Spring Data will use your repository interface to manage all interaction with the underlying data repository (JPA in this example). In most cases, you won’t need to implement any code, just use whatever Spring Data’s implementation is given to you. The following is mine interface:

package bearprogrammer.blog.springdata.model;

import java.util.List;
import org.springframework.data.repository.PagingAndSortingRepository;

public interface PersonRepository extends PagingAndSortingRepository {

	public List findByName(String name);

}

It has only one method declared and all others will be inherited from Spring Data’s abstract repository interface.
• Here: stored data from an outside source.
<file path="src/rtl/credit_throttle_pkg.sv">
package credit_throttle_pkg;
  localparam int unsigned CRED_W_DEF = 8;
  localparam int unsigned DROP_W_DEF = 7;
  localparam int unsigned NUM_CLS    = 2;
  localparam int unsigned CLS_P      = 0;
  localparam int unsigned CLS_NP     = 1;

  function automatic logic [CRED_W_DEF-1:0] min_cred(
    input logic [CRED_W_DEF-1:0] a,
    input logic [CRED_W_DEF-1:0] b);
    return (a < b) ? a : b;
  endfunction
endpackage

</file>
<file path="src/rtl/credit_pool.sv">
module credit_pool #(
  parameter int unsigned CW = 8
) (
  input  logic          clk_i,
  input  logic          rst_ni,
  input  logic          link_i,
  input  logic          ready_i,
  input  logic [CW-1:0] init_i,
  input  logic          consume_i,
  input  logic          return_i,
  input  logic          thr_we_i,
  input  logic [CW-1:0] thr_wdata_i,
  output logic [CW-1:0] cnt_o,
  output logic [CW-1:0] thr_o,
  output logic          throttle_o,
  output logic          err_o
);
  localparam logic [CW-1:0] CMAX = '1;

  logic [CW-1:0] cnt_q, cnt_d, thr_q, thr_d, thr_src;
  logic          err_q, rise;

  assign rise = link_i & ~ready_i;

  always_comb begin
    thr_src = thr_we_i ? thr_wdata_i : thr_q;
    thr_d   = (rise && (init_i < thr_src)) ? init_i : thr_src;
  end

  always_comb begin
    cnt_d = cnt_q;
    if (!link_i)                                     cnt_d = '0;
    else if (rise)                                   cnt_d = init_i;
    else if (consume_i && !return_i && cnt_q != '0)  cnt_d = cnt_q - 1'b1;
    else if (return_i && !consume_i && cnt_q != CMAX) cnt_d = cnt_q + 1'b1;
  end

  always_ff @(posedge clk_i or negedge rst_ni) begin
    if (!rst_ni) begin
      cnt_q <= '0;
      thr_q <= '0;
      err_q <= 1'b0;
    end else begin
      cnt_q <= cnt_d;
      thr_q <= thr_d;
      err_q <= consume_i & ~return_i & (cnt_q == '0);
    end
  end

  assign cnt_o      = cnt_q;
  assign thr_o      = thr_q;
  assign err_o      = err_q;
  assign throttle_o = ~ready_i | (cnt_q < thr_q);
endmodule

</file>
<file path="src/rtl/link_drop_ctr.sv">
module link_drop_ctr #(
  parameter int unsigned DW = 7
) (
  input  logic          clk_i,
  input  logic          rst_ni,
  input  logic          inc_i,
  input  logic          rd_i,
  output logic [DW-1:0] cnt_o
);
  localparam logic [DW-1:0] DMAX = '1;
  localparam logic [DW-1:0] ONE  = DW'(1);

  logic [DW-1:0] cnt_q;

  always_ff @(posedge clk_i or negedge rst_ni) begin
    if (!rst_ni)                   cnt_q <= '0;
    else if (rd_i)                 cnt_q <= inc_i ? ONE : '0;
    else if (inc_i && cnt_q != DMAX) cnt_q <= cnt_q + ONE;
  end

  assign cnt_o = cnt_q;
endmodule

</file>
<file path="src/rtl/credit_throttle.sv">
module credit_throttle
  import credit_throttle_pkg::*;
#(
  parameter int unsigned CRED_W = CRED_W_DEF,
  parameter int unsigned DROP_W = DROP_W_DEF
) (
  input  logic              clk_i,
  input  logic              rst_ni,
  input  logic              link_up_i,
  input  logic [CRED_W-1:0] init_p_cred_i,
  input  logic [CRED_W-1:0] init_np_cred_i,
  input  logic              p_consume_i,
  input  logic              p_return_i,
  input  logic              np_consume_i,
  input  logic              np_return_i,
  input  logic [1:0]        thr_we_i,
  input  logic [CRED_W-1:0] thr_wdata_i,
  input  logic              drop_rd_i,
  output logic              ready_o,
  output logic              p_throttle_o,
  output logic              np_throttle_o,
  output logic [CRED_W-1:0] p_thr_o,
  output logic [CRED_W-1:0] np_thr_o,
  output logic              p_cred_err_o,
  output logic              np_cred_err_o,
  output logic [DROP_W-1:0] drop_cnt_o
);
  logic              link_q;
  logic [CRED_W-1:0] init_w [NUM_CLS];
  logic [CRED_W-1:0] cnt_w  [NUM_CLS];
  logic [CRED_W-1:0] thr_w  [NUM_CLS];
  logic              cons_w [NUM_CLS];
  logic              ret_w  [NUM_CLS];
  logic              thrt_w [NUM_CLS];
  logic              err_w  [NUM_CLS];

  always_ff @(posedge clk_i or negedge rst_ni) begin
    if (!rst_ni) link_q <= 1'b0;
    else         link_q <= link_up_i;
  end

  assign init_w[CLS_P]  = init_p_cred_i;
  assign init_w[CLS_NP] = init_np_cred_i;
  assign cons_w[CLS_P]  = p_consume_i;
  assign cons_w[CLS_NP] = np_consume_i;
  assign ret_w[CLS_P]   = p_return_i;
  assign ret_w[CLS_NP]  = np_return_i;

  for (genvar c = 0; c < NUM_CLS; c++) begin : g_cls
    credit_pool #(.CW(CRED_W)) i_pool (
      .clk_i       (clk_i),
      .rst_ni      (rst_ni),
      .link_i      (link_up_i),
      .ready_i     (link_q),
      .init_i      (init_w[c]),
      .consume_i   (cons_w[c]),
      .return_i    (ret_w[c]),
      .thr_we_i    (thr_we_i[c]),
      .thr_wdata_i (thr_wdata_i),
      .cnt_o       (cnt_w[c]),
      .thr_o       (thr_w[c]),
      .throttle_o  (thrt_w[c]),
      .err_o       (err_w[c])
    );
  end

  link_drop_ctr #(.DW(DROP_W)) i_drop (
    .clk_i  (clk_i),
    .rst_ni (rst_ni),
    .inc_i  (link_q & ~link_up_i),
    .rd_i   (drop_rd_i),
    .cnt_o  (drop_cnt_o)
  );

  assign ready_o       = link_q;
  assign p_throttle_o  = thrt_w[CLS_P];
  assign np_throttle_o = thrt_w[CLS_NP];
  assign p_thr_o       = thr_w[CLS_P];
  assign np_thr_o      = thr_w[CLS_NP];
  assign p_cred_err_o  = err_w[CLS_P];
  assign np_cred_err_o = err_w[CLS_NP];
endmodule

</file>
<file path="config.mk">
export PLATFORM = sky130hd
export DESIGN_NAME = credit_throttle
export DESIGN_NICKNAME = d
export VERILOG_FILES = /design/src/rtl/credit_throttle_pkg.sv /design/src/rtl/credit_pool.sv /design/src/rtl/link_drop_ctr.sv /design/src/rtl/credit_throttle.sv
export SDC_FILE = /design/constraint.sdc
export NUM_CORES = 1
export LEC_CHECK = 0
export BUFFER_PORTS_ARGS = -buffer_cell sky130_fd_sc_hd__buf_2
export CELL_PAD_IN_SITES_DETAIL_PLACEMENT = 1
export CELL_PAD_IN_SITES_GLOBAL_PLACEMENT = 2
export CORE_UTILIZATION = 31
export DETAILED_ROUTE_END_ITERATION = 8
export GPL_ROUTABILITY_DRIVEN = 0
export PLACE_DENSITY = 0.78
export SLEW_MARGIN = 10
export SYNTH_ARGS = -nofsm -noshare
export SYNTH_HDL_FRONTEND = slang
export SYNTH_SLANG_ARGS = --single-unit
</file>
<file path="constraint.sdc">
create_clock -name clk_i -period 2.9 [get_ports clk_i]
set_input_delay 0.725 -clock clk_i [delete_from_list [all_inputs] [get_ports clk_i]]
set_output_delay 0.725 -clock clk_i [all_outputs]
set_load 0.005 [all_outputs]
</file>
==> metrics.txt, run 1 <==
Overflow after GRT=0; FMAX=352 MHz; #FFs+latches synth=42; number of synthesis warnings=0; RSZ-0062 raised after global routing=yes; Top FF cell, synth=dfrtp_1; sinks on the clock net=42; vias=3760; final non-filler cell total=681; DRC viols=0; final slew viol count=0; DP Wirelength=9930 um; CP required=3.07 ns; initial antenna violation count=0; Tcrit/Tclk final=98.0%; vias in the first global route=3884; fin area=0.00474 mm2; Post-Syn Area=0.00380 mm2; Fillers=1448; Clock Skews=0.00286 ns; Core Region=0.0120 mm2; largest stage delay on the critical path=0.57 ns; total power=2.46 mW; final hold violation count=0; synthesis-to-layout area growth=24.7%; sequential share of the synthesized area=27.7%; CTS H-tree depth=2; # placed instances=669; die area=0.0127 mm2; Final Worst Setup Slack=0.0585 ns; I/O Buffers=61; peak supply drop=0.228 mV; Leak=2.24 nW; DR WL/cell=18.8 um; Critical Path Start Type=flip-flop; worst-margin pin slew=0.642 ns; most frequent cell after synthesis=dfrtp_1; WP buf/inv=0; Post-synth EDFFs=0; TritonCTS Buffers=5; WHS=0.391 ns; clock-pin slew on the worst setup and hold paths=0.06 ns; DRT iter0 DRCs=183; worst hold path class=primary input to async pin; initial core utilization=31.8%; final net count=604; clock period minus worst slack=2.84 ns; TritonCTS clock tree=done; first-pass GRT wire length=20500 um; average cell area after synthesis=8.58 um2; antenna-violating nets left=0; outcome=completed; vias per cell=5.52; total routed wirelength=12800 um; Rows=40; Synth cell types=65; CTS hold repair buffers=0; Post-synth top cells=dfrtp_1 (42), ha_1 (37), nor3_1 (30); WP data arrival=3.01 ns; top post-synthesis cells by area=dfrtp_1 (28%), ha_1 (12%), mux2i_1 (7.6%); pwr/cell area=518 mW/mm2; Die H=113 um; crit path kind=flip-flop to flip-flop; CP Cell Sequence=or4_4 > o21a_4 > ha_1 > a21o_1 > a41oi_2 > nor3_1 > a311oi_1 > a31o_2 > nand3_1; DR pass1 iterations=4; # diodes=0; final setup fails=0; pre-CTS setup slack=0.0253 ns; Mapped Cells=443; Util after Layout=39.6%; Synth Net Count=514; crit path max-delay cell type=or4_4; largest area contributor in the netlist=dfrtp_1; largest net degree at the start of global routing=26; ratio of cells with drive above 1 in the final layout=26.0%; CP endpoint kind=flip-flop; I/O pin total=62; Max Buffers Root-to-Sink=2; Max-cap violations=0; Root Buffer=clkbuf_16; setup TNS=0 ns; later-pin clock latency in the skew report=0.29 ns; area share of the largest cell type after synthesis=27.7%; delay-heaviest family, CP=compound AO/OA/AOI/OAI gates; die width=113 um; worst-path fanout max=8; asr flop ratio synth=100%; Slew headroom=57.2%; GR Util All Layers=20.8%; Area after DPL=0.00450 mm2
==> cells by family (layout without fill, tap and decap cells) <==
family	after synthesis	count (layout)	synth area share, %
AND/OR/NAND/NOR	144	144	20.2
adder cells (fa/ha/maj)	37	37	12.2
flip-flops	42	42	27.7
buffers and inverters	52	143	6.16
XOR/XNOR	13	13	3.00
multiplexers	30	30	7.94
AO/OA/AOI/OAI	125	125	22.9
==> registers in the layout, summed over array words and instances (netlist names) <==
register / count
ready_o: 1
g_cls.i_pool.thr_o: 16
g_cls.i_pool.cnt_o: 16
g_cls.i_pool.err_o: 2
i_drop.cnt_o: 7
==> power by group <==
part	leakage [nW]	switching (mW)	internal [mW]	total, mW
clock network	0.0836	0.252	0.404	0.656
registers	0.531	0.0747	0.668	0.742
logic	1.63	0.589	0.468	1.06
total	2.24	0.915	1.54	2.46
==> per-layer routing <==
layer / up-vias / global-route usage, % / share of wire [%]
met2: 71 / 35.4 / 49
met5: - / 0 / 0
met3: 22 / 3.05 / 2.8
li1: 1819 / - / -
met4: 0 / 6.49 / 2.2
met1: 1848 / 27.0 / 46
==> cell type report <==
cell class	count	area [um2]	share of cell area, %
timing repair buffer	105	648	13.7
sequential	42	1050	22.2
inverter	30	115	2.43
clock buffer	5	125	2.64
clock inverter	3	40.0	0.845
multi-input combinational	349	2570	54.3
tap	147	184	3.88
==> cell usage in the layout, fill, tap and decap left out, types with 4 or more instances in the layout <==
cell type	instances
buf_2	61
buf_4	43
dfrtp_1	42
ha_1	35
mux2i_1	29
inv_1	29
nor3_1	28
o21ai_0	27
nor2_1	27
nand2_1	26
a21oi_1	24
nand2b_1	11
xnor2_1	11
a21o_1	11
a211oi_1	10
nand3_1	10
nor2b_1	8
o211ai_1	7
clkbuf_16	5
or4_4	4
o21a_1	4
and2_1	4
o31ai_1	4
a32oi_1	4
==> path summary, 6_finish.rpt <==
path | end | startpoint | slack (ns) | depth (start not counted)
setup reg to reg | g_cls[1].i_pool.cnt_o[7] | g_cls[1].i_pool.cnt_o[0] | 0.06 | 9
hold / removal | i_drop.cnt_o[3] | rst_ni | 0.39 | 1
setup / recovery | g_cls[1].i_pool.cnt_o[7] | g_cls[1].i_pool.cnt_o[0] | 0.06 | 9
hold reg to reg | i_drop.cnt_o[6] | i_drop.cnt_o[6] | 0.55 | 2
max in group asynchronous | g_cls[1].i_pool.thr_o[4] | rst_ni | 1.76 | 2
min in group clk_i | i_drop.cnt_o[6] | i_drop.cnt_o[6] | 0.55 | 2
==> worst reg2reg max path: stages, from the launching register on <==
cell      delay (ns)
dfrtp_1         0.38
or4_4           0.57
o21a_4          0.25
ha_1            0.39
a21o_1          0.23
a41oi_2         0.21
nor3_1          0.07
a311oi_1        0.35
a31o_2          0.21
nand3_1         0.06
==> what timing repair did <==
item,4_1_cts,5_1_grt
setup endpoints to repair,0,4
setup buffers,0,4
resized for setup,0,9
endpoints found under the hold margin,0,0
No activity file was read; power rests on OpenSTA's default activity.
==> run 2, diff against run 1 <==
--- a/config.mk
+++ b/config.mk
@@ -6,9 +6,9 @@
 export NUM_CORES = 1
 export LEC_CHECK = 0
 export BUFFER_PORTS_ARGS = -buffer_cell sky130_fd_sc_hd__buf_2
-export CELL_PAD_IN_SITES_DETAIL_PLACEMENT = 1
-export CELL_PAD_IN_SITES_GLOBAL_PLACEMENT = 2
-export CORE_UTILIZATION = 31
+export CELL_PAD_IN_SITES_DETAIL_PLACEMENT = 0
+export CELL_PAD_IN_SITES_GLOBAL_PLACEMENT = 1
+export CORE_UTILIZATION = 39
 export DETAILED_ROUTE_END_ITERATION = 8
 export GPL_ROUTABILITY_DRIVEN = 0
 export PLACE_DENSITY = 0.78
==> metrics.txt, run 2 (synthesized netlist as in run 1, its figures left out) <==
met1 usage=30.2% (was 27.0%); I/O Buffers=61 (unchanged); Core Region=0.00933 mm2 (was 0.0120 mm2); later-pin clock latency in the skew report=0.30 ns (was 0.29 ns); pwr/cell area=471 mW/mm2 (was 518 mW/mm2); Clk pwr share=19.2% (was 26.7%); GRT busiest layer=met2 (unchanged); clock period minus worst slack=2.83 ns (was 2.84 ns); Leak=2.17 nW (was 2.24 nW); most common cell after layout, fill and taps aside=buf_2 (unchanged); DP Wirelength=8410 um (was 9930 um); Slew headroom=65.0% (was 57.2%); peak supply drop=0.222 mV (was 0.228 mV); die area=0.0101 mm2 (was 0.0127 mm2); Fillers=889 (was 1448); DRC viols=0 (unchanged); DR pass1 iterations=4 (unchanged); Die H=101 um (was 113 um); Rows=35 (was 40); CP required=3.09 ns (was 3.07 ns); outcome=completed (unchanged); Clock Skews=0.00496 ns (was 0.00286 ns); final net count=599 (was 604); commonest non-fill, non-tap cells in the layout=buf_2 (61), dfrtp_1 (42), buf_4 (39) (was buf_2 (61), buf_4 (43), dfrtp_1 (42)); initial core utilization=40.7% (was 31.8%); CTS hold repair buffers=0 (unchanged); I/O pin total=62 (unchanged); GR Util All Layers=22.2% (was 20.8%); Critical Path Start Type=flip-flop (unchanged); worst-path fanout max=8 (unchanged); final setup fails=0 (unchanged); synthesis-to-layout area growth=20.1% (was 24.7%); Overflow after GRT=0 (unchanged); WP data arrival=3.02 ns (was 3.01 ns); total routed wirelength=10900 um (was 12800 um); DRT iter0 DRCs=208 (was 183); sinks on the clock net=42 (unchanged); Reg area=0.00105 mm2 (unchanged); Util after Layout=48.9% (was 39.6%); initial antenna violation count=0 (unchanged); Max Buffers Root-to-Sink=2 (unchanged); first-pass GRT wire length=17700 um (was 20500 um); clock-pin slew on the worst setup and hold paths=0.09 ns (was 0.06 ns); antenna-violating nets left=0 (unchanged); Sw Pwr=846 uW (was 915 uW); Tcrit/Tclk final=97.6% (was 98.0%); vias=3656 (was 3760); met2 Usage GRT=35.9% (was 35.4%); ratio of cells with drive above 1 in the final layout=24.2% (was 26.0%); RSZ-0062 raised after global routing=yes (unchanged); vias per cell=5.56 (was 5.52); fin area=0.00456 mm2 (was 0.00474 mm2); CTS H-tree depth=2 (unchanged); vias in the first global route=3505 (was 3884); worst hold path class=primary input to async pin (unchanged); Net Sw Frac=39.3% (was 37.3%); Root Buffer=clkbuf_8 (was clkbuf_16); GR Util met3=4.58% (was 3.05%); final slew viol count=0 (unchanged); TritonCTS clock tree=done (unchanged); power share of the sequential group=34.5% (was 30.2%); Max-cap violations=0 (unchanged); TritonCTS Buffers=5 (unchanged); die width=101 um (was 113 um); FMAX=353 MHz (was 352 MHz); CP endpoint kind=flip-flop (unchanged); DR WL/cell=16.5 um (was 18.8 um); internal power=1.31 mW (was 1.54 mW); Area after DPL=0.00444 mm2 (was 0.00450 mm2); Comb pwr share=46.3% (was 43.0%); crit path kind=flip-flop to flip-flop (unchanged); # diodes=0 (unchanged); largest net degree at the start of global routing=28 (was 26); final hold violation count=0 (unchanged); Multi-input gate area=0.00255 mm2 (was 0.00257 mm2); worst-margin pin slew=0.525 ns (was 0.642 ns)
==> run 2: metal layers <==
layer / vias up / routed length, um
met2: 83 / 4990
li1: 1823 / -
met3: 16 / 444
met4: 0 / 189
met1: 1734 / 5240
met5: - / 0
==> run 2: through the flow <==
stage	total power [mW]	TNS [ns]	hold slack [ns]	std cells	setup slack [ns]
floorplan	1.38	0	0.429	443	0.0705
global placement	1.71	0	0.518	648	0.0844
detailed placement	1.73	-0.0113	0.510	648	-0.0113
CTS	2.15	0	0.375	656	0.00997
global route	2.32	-0.0895	0.400	658	-0.0772
finish	2.15	0	0.381	658	0.0696
==> run 2: path summary, 6_finish.rpt <==
| check | startpoint | to | slack (ns) | depth (start not counted) |
|---|---|---|---|---|
| max | g_cls[1].i_pool.cnt_o[0] | g_cls[1].i_pool.cnt_o[7] | 0.07 | 10 |
| min in group clk_i | i_drop.cnt_o[6] | i_drop.cnt_o[6] | 0.52 | 2 |
| max in group asynchronous | rst_ni | g_cls[1].i_pool.cnt_o[6] | 1.75 | 2 |
| min | rst_ni | g_cls[1].i_pool.err_o | 0.38 | 1 |
| min reg2reg | i_drop.cnt_o[6] | i_drop.cnt_o[6] | 0.52 | 2 |
| max reg2reg | g_cls[1].i_pool.cnt_o[0] | g_cls[1].i_pool.cnt_o[7] | 0.07 | 10 |
==> run 2: power by group through the flow <==
stage                     logic, mW  registers (mW)  clock network, mW
after floorplan               0.624           0.752                  0
after global placement        0.960           0.752                  0
after detailed placement      0.981           0.752                  0
after CTS                     0.985           0.741              0.426
after global routing           1.12           0.751              0.450
final                         0.997           0.741              0.413
==> run 2: worst max-delay path, stage by stage (launching register included) <==
cell	delay, ns
dfrtp_1	0.39
or4_1	0.57
o21a_1	0.29
ha_2	0.43
a21o_1	0.13
a41oi_1	0.05
buf_4	0.17
and3_1	0.17
a311oi_2	0.25
a31o_2	0.20
nand3_1	0.05
==> run 2: cell type report <==
class	instances	area share, %
clock buffer	7	1.89
inverter	30	2.52
tap	129	3.54
multi-input combinational	349	55.8
clock inverter	1	0.110
sequential	42	23.0
timing repair buffer	100	13.1
==> run 2: repair_timing <==
| item | in CTS | in global routing |
|---|---|---|
| resized for setup | 0 | 4 |
| hold endpoints to repair | 0 | 0 |
| endpoints found under the setup margin | 0 | 3 |
| setup buffers | 0 | 2 |
==> run 3, diff against run 2 <==
--- a/config.mk
+++ b/config.mk
@@ -8,10 +8,11 @@
 export BUFFER_PORTS_ARGS = -buffer_cell sky130_fd_sc_hd__buf_2
 export CELL_PAD_IN_SITES_DETAIL_PLACEMENT = 0
 export CELL_PAD_IN_SITES_GLOBAL_PLACEMENT = 1
-export CORE_UTILIZATION = 39
+export CORE_UTILIZATION = 40
+export CTS_BUF_LIST = sky130_fd_sc_hd__clkbuf_4
 export DETAILED_ROUTE_END_ITERATION = 8
 export GPL_ROUTABILITY_DRIVEN = 0
-export PLACE_DENSITY = 0.78
+export PLACE_DENSITY = 0.8
 export SLEW_MARGIN = 10
 export SYNTH_ARGS = -nofsm -noshare
 export SYNTH_HDL_FRONTEND = slang
==> metrics.txt, run 3 (synthesized netlist as in run 1, its figures left out) <==
outcome=completed (unchanged); Comb pwr share=48.8% (was 46.3%); CP endpoint kind=output port (was flip-flop); final hold violation count=0 (unchanged); Sw Pwr=836 uW (was 846 uW); RSZ-0062 raised after global routing=no (was yes); crit path kind=flip-flop to output port (was flip-flop to flip-flop); Overflow after GRT=0 (unchanged); worst-margin pin slew=0.599 ns (was 0.525 ns); DR pass1 iterations=4 (unchanged); WP data arrival=2.05 ns (was 3.02 ns); Tcrit/Tclk final=95.6% (was 97.6%); DRT iter0 DRCs=248 (was 208); ratio of cells with drive above 1 in the final layout=24.4% (was 24.2%); TritonCTS clock tree=done (unchanged); Critical Path Start Type=flip-flop (unchanged); largest net degree at the start of global routing=25 (was 28); WHS=0.344 ns (was 0.381 ns); peak supply drop=0.266 mV (was 0.222 mV); DRC viols=0 (unchanged); die width=99.5 um (was 101 um); Root Buffer=clkbuf_4 (was clkbuf_8); Max-cap violations=0 (unchanged); initial core utilization=41.1% (was 40.7%); die area=0.00989 mm2 (was 0.0101 mm2); pwr/cell area=453 mW/mm2 (was 471 mW/mm2); most common cell after layout, fill and taps aside=buf_2 (unchanged); I/O Buffers=61 (unchanged); first-pass GRT wire length=17500 um (was 17700 um); total routed wirelength=10800 um (was 10900 um); clock period minus worst slack=2.77 ns (was 2.83 ns); GR Util All Layers=22.3% (was 22.2%); Rows=35 (unchanged); worst-path fanout max=7 (was 8); Max Buffers Root-to-Sink=2 (unchanged); Area after DPL=0.00445 mm2 (was 0.00444 mm2); vias=3698 (was 3656); vias per cell=5.62 (was 5.56); FMAX=361 MHz (was 353 MHz); Core Region=0.00924 mm2 (was 0.00933 mm2); later-pin clock latency in the skew report=0.36 ns (was 0.30 ns); Clock Skews=0.00837 ns (was 0.00496 ns); Slew headroom=60.0% (was 65.0%); final non-filler cell total=658 (unchanged); # diodes=0 (unchanged); I/O pin total=62 (unchanged); sinks on the clock net=42 (unchanged); met2 Usage GRT=35.8% (was 35.9%); final setup fails=0 (unchanged); internal power=1.22 mW (was 1.31 mW); antenna-violating nets left=0 (unchanged); # placed instances=648 (unchanged); total power=2.06 mW (was 2.15 mW); CP required=2.17 ns (was 3.09 ns); Clk pwr share=15.0% (was 19.2%); Fillers=891 (was 889); worst hold path class=primary input to async pin (unchanged); commonest non-fill, non-tap cells in the layout=buf_2 (61), dfrtp_1 (42), buf_4 (38) (was buf_2 (61), dfrtp_1 (42), buf_4 (39)); Net Sw Frac=40.6% (was 39.3%); DP Wirelength=8460 um (was 8410 um); synthesis-to-layout area growth=19.7% (was 20.1%); Leak=2.16 nW (was 2.17 nW); power share of the sequential group=36.2% (was 34.5%); setup TNS=0 ns (unchanged); CTS hold repair buffers=0 (unchanged); GRT busiest layer=met2 (unchanged); met1 usage=31.3% (was 30.2%); CTS H-tree depth=2 (unchanged); clock-pin slew on the worst setup and hold paths=0.14 ns (was 0.09 ns); TritonCTS Buffers=5 (unchanged); fin area=0.00455 mm2 (was 0.00456 mm2); vias in the first global route=3495 (was 3505); initial antenna violation count=0 (unchanged); Die H=99.5 um (was 101 um); final slew viol count=0 (unchanged); DR WL/cell=16.4 um (was 16.5 um); GR Util met3=3.37% (was 4.58%); final net count=599 (unchanged)
[run 3: cell count changes in the layout (fill, tap and decap cells not counted), moves of 2 or more]
cell,previous run,this run
clkbuf_4,0,6
nor3_1,28,30
nor3_2,3,1
clkbuf_8,6,0
[run 3: layout make-up]
| type | count | area, um2 | area share (%) |
|---|---|---|---|
| flip-flops and latches | 42 | 1050 | 23.1 |
| multi-input cells | 349 | 2560 | 56.2 |
| well taps | 129 | 161 | 3.55 |
| repair buffers | 100 | 611 | 13.4 |
| inverters | 30 | 115 | 2.53 |
| clock buffers | 6 | 45.0 | 0.990 |
| clock inverters | 2 | 8.76 | 0.193 |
Now that we have the repository interface, lets go to the last step:

Step 5 - Declare the repositories

Spring Data JPA provides a specific namespace that contains one tag-do-all that will create the repository implementation for you. It’s as simple as:

<jpa:repositories base-package="bearprogrammer.blog.springdata.model" />

The only thing you need to do is say what package your repository is in and it’s done. The package - and subpackages - will be scanned for interfaces that extends Repository and an implementation will be provided to you. If you don’t specify the name of the bean, the name of the interface will be used. For example, the interface PersonRepository will create a bean named ‘personRepository’ in the application context.

Detailed Explanation

When you declare methods in your repository interface, a query will be created automatically if you follow the pattern given by them - all the patterns can be found here. If you don’t follow the pattern, like I didn’t (because my entity doesn’t have a property called ‘name’), it will try to map to a named query first. In this case, that will work because I have a named query that maps to my method name (my named query has the name ‘Person.findByName’ and my ‘*Person*Repository’ has a declared method ‘findByName’). If I didn’t have the named query, an exception would be generated saying that the entity Person doesn’t have a property called ‘name’.

The following is an image that represts what’s going on:

Spring Data 002

Spring data will create a proxy that implements my ‘PersonRepository’. So for everyone that receives the bean created for the specific repository, it will be an implementation of that interface. It can also be autowired by type or name.